*** Records supplied Section Begins ***
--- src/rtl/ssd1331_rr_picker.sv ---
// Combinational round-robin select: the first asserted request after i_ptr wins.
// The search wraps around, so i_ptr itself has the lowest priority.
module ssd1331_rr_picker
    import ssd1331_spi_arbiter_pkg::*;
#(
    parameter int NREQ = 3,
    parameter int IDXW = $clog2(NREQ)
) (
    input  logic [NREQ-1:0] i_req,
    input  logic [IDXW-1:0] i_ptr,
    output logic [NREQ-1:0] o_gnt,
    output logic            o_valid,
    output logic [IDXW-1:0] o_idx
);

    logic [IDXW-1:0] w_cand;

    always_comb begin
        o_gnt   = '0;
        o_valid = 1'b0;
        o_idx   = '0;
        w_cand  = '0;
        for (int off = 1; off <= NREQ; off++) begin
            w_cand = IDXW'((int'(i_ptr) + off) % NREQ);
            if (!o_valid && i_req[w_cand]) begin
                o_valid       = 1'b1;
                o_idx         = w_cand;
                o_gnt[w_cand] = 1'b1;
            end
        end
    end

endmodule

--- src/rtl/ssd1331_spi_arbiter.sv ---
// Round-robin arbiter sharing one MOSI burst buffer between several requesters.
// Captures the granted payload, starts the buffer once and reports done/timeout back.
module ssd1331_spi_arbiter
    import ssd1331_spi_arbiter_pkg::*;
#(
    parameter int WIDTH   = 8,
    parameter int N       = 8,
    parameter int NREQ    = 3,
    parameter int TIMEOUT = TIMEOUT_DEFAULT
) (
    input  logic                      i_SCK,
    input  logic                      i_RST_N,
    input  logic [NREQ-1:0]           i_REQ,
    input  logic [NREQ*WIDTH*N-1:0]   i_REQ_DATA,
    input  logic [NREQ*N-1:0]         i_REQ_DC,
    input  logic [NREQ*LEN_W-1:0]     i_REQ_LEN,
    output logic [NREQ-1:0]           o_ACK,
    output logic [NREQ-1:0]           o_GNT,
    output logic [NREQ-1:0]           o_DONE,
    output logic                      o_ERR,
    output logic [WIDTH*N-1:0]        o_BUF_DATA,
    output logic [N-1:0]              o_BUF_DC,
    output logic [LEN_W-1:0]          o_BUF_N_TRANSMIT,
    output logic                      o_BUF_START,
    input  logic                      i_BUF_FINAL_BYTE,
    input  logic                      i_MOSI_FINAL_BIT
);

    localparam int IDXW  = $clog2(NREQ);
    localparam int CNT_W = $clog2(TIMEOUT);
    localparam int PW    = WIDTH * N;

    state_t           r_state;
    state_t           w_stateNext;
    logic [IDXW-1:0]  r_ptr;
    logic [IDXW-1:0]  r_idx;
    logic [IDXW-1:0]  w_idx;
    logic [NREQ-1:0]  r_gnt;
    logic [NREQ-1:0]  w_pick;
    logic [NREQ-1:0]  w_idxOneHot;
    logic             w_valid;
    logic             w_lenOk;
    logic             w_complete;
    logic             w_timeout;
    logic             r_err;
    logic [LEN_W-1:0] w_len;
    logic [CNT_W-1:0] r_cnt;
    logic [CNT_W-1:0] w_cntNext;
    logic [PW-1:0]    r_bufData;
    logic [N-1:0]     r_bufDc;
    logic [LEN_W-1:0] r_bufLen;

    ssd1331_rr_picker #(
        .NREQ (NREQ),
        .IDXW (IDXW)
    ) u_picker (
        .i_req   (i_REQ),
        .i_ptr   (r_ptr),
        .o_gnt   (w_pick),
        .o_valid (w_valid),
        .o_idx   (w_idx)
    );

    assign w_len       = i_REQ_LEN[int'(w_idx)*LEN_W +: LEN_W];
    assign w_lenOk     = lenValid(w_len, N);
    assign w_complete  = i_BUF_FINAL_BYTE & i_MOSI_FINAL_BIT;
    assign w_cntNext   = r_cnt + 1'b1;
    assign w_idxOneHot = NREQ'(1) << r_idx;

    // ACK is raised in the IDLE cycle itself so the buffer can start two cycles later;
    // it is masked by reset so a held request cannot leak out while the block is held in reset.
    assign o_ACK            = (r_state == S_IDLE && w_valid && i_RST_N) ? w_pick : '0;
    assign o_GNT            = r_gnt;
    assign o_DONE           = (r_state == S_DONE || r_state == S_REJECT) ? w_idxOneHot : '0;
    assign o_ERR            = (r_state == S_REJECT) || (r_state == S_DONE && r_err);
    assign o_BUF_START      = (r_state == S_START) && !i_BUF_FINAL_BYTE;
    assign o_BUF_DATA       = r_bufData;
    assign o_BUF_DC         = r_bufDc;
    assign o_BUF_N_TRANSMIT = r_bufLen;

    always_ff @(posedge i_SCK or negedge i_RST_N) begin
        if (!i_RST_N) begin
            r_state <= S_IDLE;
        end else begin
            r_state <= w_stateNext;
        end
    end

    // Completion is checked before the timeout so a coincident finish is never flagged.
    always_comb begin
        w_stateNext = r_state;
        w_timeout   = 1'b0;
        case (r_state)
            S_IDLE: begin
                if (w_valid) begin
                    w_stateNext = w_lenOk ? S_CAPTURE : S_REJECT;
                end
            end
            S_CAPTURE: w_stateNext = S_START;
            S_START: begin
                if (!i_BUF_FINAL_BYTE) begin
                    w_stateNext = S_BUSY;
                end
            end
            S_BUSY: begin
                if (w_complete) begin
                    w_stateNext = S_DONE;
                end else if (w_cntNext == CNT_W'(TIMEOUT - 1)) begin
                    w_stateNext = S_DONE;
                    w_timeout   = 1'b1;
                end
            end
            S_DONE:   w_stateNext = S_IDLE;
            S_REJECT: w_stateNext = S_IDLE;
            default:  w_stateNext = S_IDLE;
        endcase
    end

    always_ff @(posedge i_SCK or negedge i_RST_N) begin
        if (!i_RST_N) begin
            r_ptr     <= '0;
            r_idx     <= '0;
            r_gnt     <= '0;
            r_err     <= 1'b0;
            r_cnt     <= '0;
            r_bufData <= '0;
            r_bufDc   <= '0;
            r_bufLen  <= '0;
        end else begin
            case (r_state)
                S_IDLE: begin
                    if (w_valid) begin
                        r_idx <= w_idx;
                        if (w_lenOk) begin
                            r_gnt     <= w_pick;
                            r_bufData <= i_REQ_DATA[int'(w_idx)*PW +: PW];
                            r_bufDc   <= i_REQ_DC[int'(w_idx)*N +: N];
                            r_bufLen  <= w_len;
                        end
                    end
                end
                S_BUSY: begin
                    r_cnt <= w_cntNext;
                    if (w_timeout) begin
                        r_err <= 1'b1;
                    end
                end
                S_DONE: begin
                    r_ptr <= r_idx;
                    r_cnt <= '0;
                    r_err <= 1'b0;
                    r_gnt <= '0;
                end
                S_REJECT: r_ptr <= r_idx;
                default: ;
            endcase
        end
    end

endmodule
*** Records supplied Section Ends ***
Please write out, exactly as they appear above, only the lines in the stretch from the line with "S_START: begin" through the line with "r_idx <= w_idx;".

:: Response area ::
            S_START: begin
                if (!i_BUF_FINAL_BYTE) begin
                    w_stateNext = S_BUSY;
                end
            end
            S_BUSY: begin
                if (w_complete) begin
                    w_stateNext = S_DONE;
                end else if (w_cntNext == CNT_W'(TIMEOUT - 1)) begin
                    w_stateNext = S_DONE;
                    w_timeout   = 1'b1;
                end
            end
            S_DONE:   w_stateNext = S_IDLE;
            S_REJECT: w_stateNext = S_IDLE;
            default:  w_stateNext = S_IDLE;
        endcase
    end

    always_ff @(posedge i_SCK or negedge i_RST_N) begin
        if (!i_RST_N) begin
            r_ptr     <= '0;
            r_idx     <= '0;
            r_gnt     <= '0;
            r_err     <= 1'b0;
            r_cnt     <= '0;
            r_bufData <= '0;
            r_bufDc   <= '0;
            r_bufLen  <= '0;
        end else begin
            case (r_state)
                S_IDLE: begin
                    if (w_valid) begin
                        r_idx <= w_idx;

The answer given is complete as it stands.